++++ Records for processing ++++

[src/rtl/fifo_stream_pkg.sv]
// rtl/fifo_stream_pkg.sv - shared states, default widths and beat-count helpers for the FIFO stream reader
package fifo_stream_pkg;

  typedef enum logic [1:0] {
    IDLE = 2'd0,
    WAIT = 2'd1,
    SEND = 2'd2
  } state_t;

  localparam int DEFAULT_DATA_WIDTH = 32;
  localparam int DEFAULT_OUT_WIDTH  = 8;
  localparam int DEFAULT_ERR_WIDTH  = 8;

  // Number of narrow beats per FIFO word.
  function automatic int beats_of(input int data_width, input int out_width);
    return data_width / out_width;
  endfunction

  // Beat counter width, never narrower than one bit.
  function automatic int cnt_w_of(input int beats);
    return (beats > 1) ? $clog2(beats) : 1;
  endfunction

endpackage

[src/rtl/fifo_stream_reader_if.sv]
// rtl/fifo_stream_reader_if.sv - FIFO read port and narrow output stream bundle
interface fifo_stream_reader_if
  import fifo_stream_pkg::*;
#(
  parameter int DATA_WIDTH = DEFAULT_DATA_WIDTH,
  parameter int OUT_WIDTH  = DEFAULT_OUT_WIDTH
);

  logic                  fifo_empty;
  logic                  fifo_pop;
  logic [DATA_WIDTH-1:0] fifo_dout;
  logic                  fifo_rd_en;
  logic [OUT_WIDTH-1:0]  m_data;
  logic                  m_valid;
  logic                  m_ready;
  logic                  m_last;

  modport master (
    input  fifo_empty, fifo_dout, fifo_rd_en, m_ready,
    output fifo_pop, m_data, m_valid, m_last
  );

  modport slave (
    output fifo_empty, fifo_dout, fifo_rd_en, m_ready,
    input  fifo_pop, m_data, m_valid, m_last
  );

endinterface

[src/rtl/fifo_stream_shifter.sv]
// rtl/fifo_stream_shifter.sv - word shift register, beat counter and last-beat detect
module fifo_stream_shifter
  import fifo_stream_pkg::*;
#(
  parameter int DATA_WIDTH = DEFAULT_DATA_WIDTH,
  parameter int OUT_WIDTH  = DEFAULT_OUT_WIDTH
) (
  input  logic                  clk,
  input  logic                  rst_n,
  input  logic                  load,
  input  logic                  advance,
  input  logic [DATA_WIDTH-1:0] load_data,
  output logic [OUT_WIDTH-1:0]  beat,
  output logic                  last
);

  localparam int BEATS = beats_of(DATA_WIDTH, OUT_WIDTH);
  localparam int CNT_W = cnt_w_of(BEATS);

  logic [DATA_WIDTH-1:0] shift_q;
  logic [CNT_W-1:0]      beat_cnt_q;

  // Load a fresh word, or drop the accepted low chunk and count the beat.
  always_ff @(posedge clk or negedge rst_n) begin
    if (!rst_n) begin
      shift_q    <= '0;
      beat_cnt_q <= '0;
    end else if (load) begin
      shift_q    <= load_data;
      beat_cnt_q <= '0;
    end else if (advance) begin
      shift_q    <= shift_q >> OUT_WIDTH;
      beat_cnt_q <= beat_cnt_q + CNT_W'(1);
    end
  end

  assign beat = shift_q[OUT_WIDTH-1:0];
  assign last = (beat_cnt_q == CNT_W'(BEATS - 1));

endmodule

[src/rtl/fifo_stream_reader.sv]
// rtl/fifo_stream_reader.sv - FIFO pop engine serialising words into narrow beats; FIFO_STREAM_READER_PREFETCH_EN pops from the last beat
module fifo_stream_reader
  import fifo_stream_pkg::*;
#(
  parameter int DATA_WIDTH = DEFAULT_DATA_WIDTH,
  parameter int OUT_WIDTH  = DEFAULT_OUT_WIDTH,
  parameter int ERR_WIDTH  = DEFAULT_ERR_WIDTH
) (
  input  logic                 clk,
  input  logic                 rst_n,
  fifo_stream_reader_if.master bus,
  output logic                 busy,
  output logic [ERR_WIDTH-1:0] err_cnt
);

  state_t               state_q, state_d;
  logic                 pop_q, pop_d;
  logic                 load, advance, err_inc;
  logic [OUT_WIDTH-1:0] beat;
  logic                 last;

  fifo_stream_shifter #(
    .DATA_WIDTH (DATA_WIDTH),
    .OUT_WIDTH  (OUT_WIDTH)
  ) u_shifter (
    .clk       (clk),
    .rst_n     (rst_n),
    .load      (load),
    .advance   (advance),
    .load_data (bus.fifo_dout),
    .beat      (beat),
    .last      (last)
  );

  // Next state, pop request and shifter/error strobes from the current state.
  always_comb begin
    state_d = state_q;
    pop_d   = 1'b0;
    load    = 1'b0;
    advance = 1'b0;
    err_inc = 1'b0;
    case (state_q)
      IDLE: begin
        if (!bus.fifo_empty) begin
          pop_d   = 1'b1;
          state_d = WAIT;
        end
      end
      WAIT: begin
        if (bus.fifo_rd_en) begin
          load    = 1'b1;
          state_d = SEND;
        end else begin
          err_inc = 1'b1;
          state_d = IDLE;
        end
      end
      SEND: begin
        if (bus.m_ready) begin
          advance = 1'b1;
          if (last) begin
`ifdef FIFO_STREAM_READER_PREFETCH_EN
            if (!bus.fifo_empty) begin
              pop_d   = 1'b1;
              state_d = WAIT;
            end else begin
              state_d = IDLE;
            end
`else
            state_d = IDLE;
`endif
          end
        end
      end
      default: state_d = IDLE;
    endcase
  end

  // State and registered one-cycle pop request.
  always_ff @(posedge clk or negedge rst_n) begin
    if (!rst_n) begin
      state_q <= IDLE;
      pop_q   <= 1'b0;
    end else begin
      state_q <= state_d;
      pop_q   <= pop_d;
    end
  end

  // Count pops that came back without data, sticking at all-ones.
  always_ff @(posedge clk or negedge rst_n) begin
    if (!rst_n) begin
      err_cnt <= '0;
    end else if (err_inc && (err_cnt != {ERR_WIDTH{1'b1}})) begin
      err_cnt <= err_cnt + ERR_WIDTH'(1);
    end
  end

  assign bus.fifo_pop = pop_q;
  assign bus.m_valid  = (state_q == SEND);
  assign bus.m_data   = (state_q == SEND) ? beat : '0;
  assign bus.m_last   = (state_q == SEND) && last;
  assign busy         = (state_q != IDLE);

endmodule

[src/flat_wrapper.sv]
// flat-port wrapper written by rule: the top's interface ports become plain ports
module fifo_stream_reader_flat import fifo_stream_pkg::*;
#(
  parameter int DATA_WIDTH = DEFAULT_DATA_WIDTH,
  parameter int OUT_WIDTH  = DEFAULT_OUT_WIDTH,
  parameter int ERR_WIDTH  = DEFAULT_ERR_WIDTH
)
  (clk, rst_n, busy, err_cnt, bus_fifo_empty, bus_fifo_dout, bus_fifo_rd_en, bus_m_ready, bus_fifo_pop, bus_m_data, bus_m_valid, bus_m_last);
  fifo_stream_reader_if #(.DATA_WIDTH(DATA_WIDTH), .OUT_WIDTH(OUT_WIDTH)) bus_i ();
  input  logic clk;
  input  logic rst_n;
  output logic busy;
  output logic [ERR_WIDTH-1:0] err_cnt;
  input wire logic [$bits(bus_i.fifo_empty)-1:0] bus_fifo_empty;
  input wire logic [$bits(bus_i.fifo_dout)-1:0] bus_fifo_dout;
  input wire logic [$bits(bus_i.fifo_rd_en)-1:0] bus_fifo_rd_en;
  input wire logic [$bits(bus_i.m_ready)-1:0] bus_m_ready;
  output wire logic [$bits(bus_i.fifo_pop)-1:0] bus_fifo_pop;
  output wire logic [$bits(bus_i.m_data)-1:0] bus_m_data;
  output wire logic [$bits(bus_i.m_valid)-1:0] bus_m_valid;
  output wire logic [$bits(bus_i.m_last)-1:0] bus_m_last;
  assign bus_i.fifo_empty = bus_fifo_empty;
  assign bus_i.fifo_dout = bus_fifo_dout;
  assign bus_i.fifo_rd_en = bus_fifo_rd_en;
  assign bus_i.m_ready = bus_m_ready;
  assign bus_fifo_pop = bus_i.fifo_pop;
  assign bus_m_data = bus_i.m_data;
  assign bus_m_valid = bus_i.m_valid;
  assign bus_m_last = bus_i.m_last;
  fifo_stream_reader #(.DATA_WIDTH(DATA_WIDTH), .OUT_WIDTH(OUT_WIDTH), .ERR_WIDTH(ERR_WIDTH)) u_core (.clk(clk), .rst_n(rst_n), .bus(bus_i), .busy(busy), .err_cnt(err_cnt));
endmodule
[config.mk]
export PLATFORM = sky130hd
export DESIGN_NAME = fifo_stream_reader_flat
export DESIGN_NICKNAME = d
export VERILOG_FILES = /design/src/rtl/fifo_stream_pkg.sv /design/src/rtl/fifo_stream_reader_if.sv /design/src/rtl/fifo_stream_shifter.sv /design/src/rtl/fifo_stream_reader.sv /design/src/flat_wrapper.sv
export SDC_FILE = /design/constraint.sdc
export NUM_CORES = 1
export LEC_CHECK = 0
export CAP_MARGIN = 20
export CORE_ASPECT_RATIO = 0.5
export CORE_MARGIN = 2
export CORE_UTILIZATION = 45
export DETAILED_ROUTE_END_ITERATION = 16
export MAX_ROUTING_LAYER = met4
export PLACE_DENSITY = 0.75
export SLEW_MARGIN = 20
export SYNTH_ARGS = -nofsm -noshare
export SYNTH_HDL_FRONTEND = slang
export SYNTH_SLANG_ARGS = --single-unit
[constraint.sdc]
create_clock -name clk -period 1.9 [get_ports clk]
set_clock_uncertainty 0.15 [all_clocks]
set_input_delay 0.285 -clock clk [delete_from_list [all_inputs] [get_ports clk]]
set_output_delay 0.285 -clock clk [all_outputs]
set_load 0.005 [all_outputs]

++++

Exercise brief
What is needed is an exact printout of every line from the one with "export SYNTH_HDL_FRONTEND = slang" through the end of the data, including both, and nothing more.

Expected answer
export SYNTH_HDL_FRONTEND = slang
export SYNTH_SLANG_ARGS = --single-unit
[constraint.sdc]
create_clock -name clk -period 1.9 [get_ports clk]
set_clock_uncertainty 0.15 [all_clocks]
set_input_delay 0.285 -clock clk [delete_from_list [all_inputs] [get_ports clk]]
set_output_delay 0.285 -clock clk [all_outputs]
set_load 0.005 [all_outputs]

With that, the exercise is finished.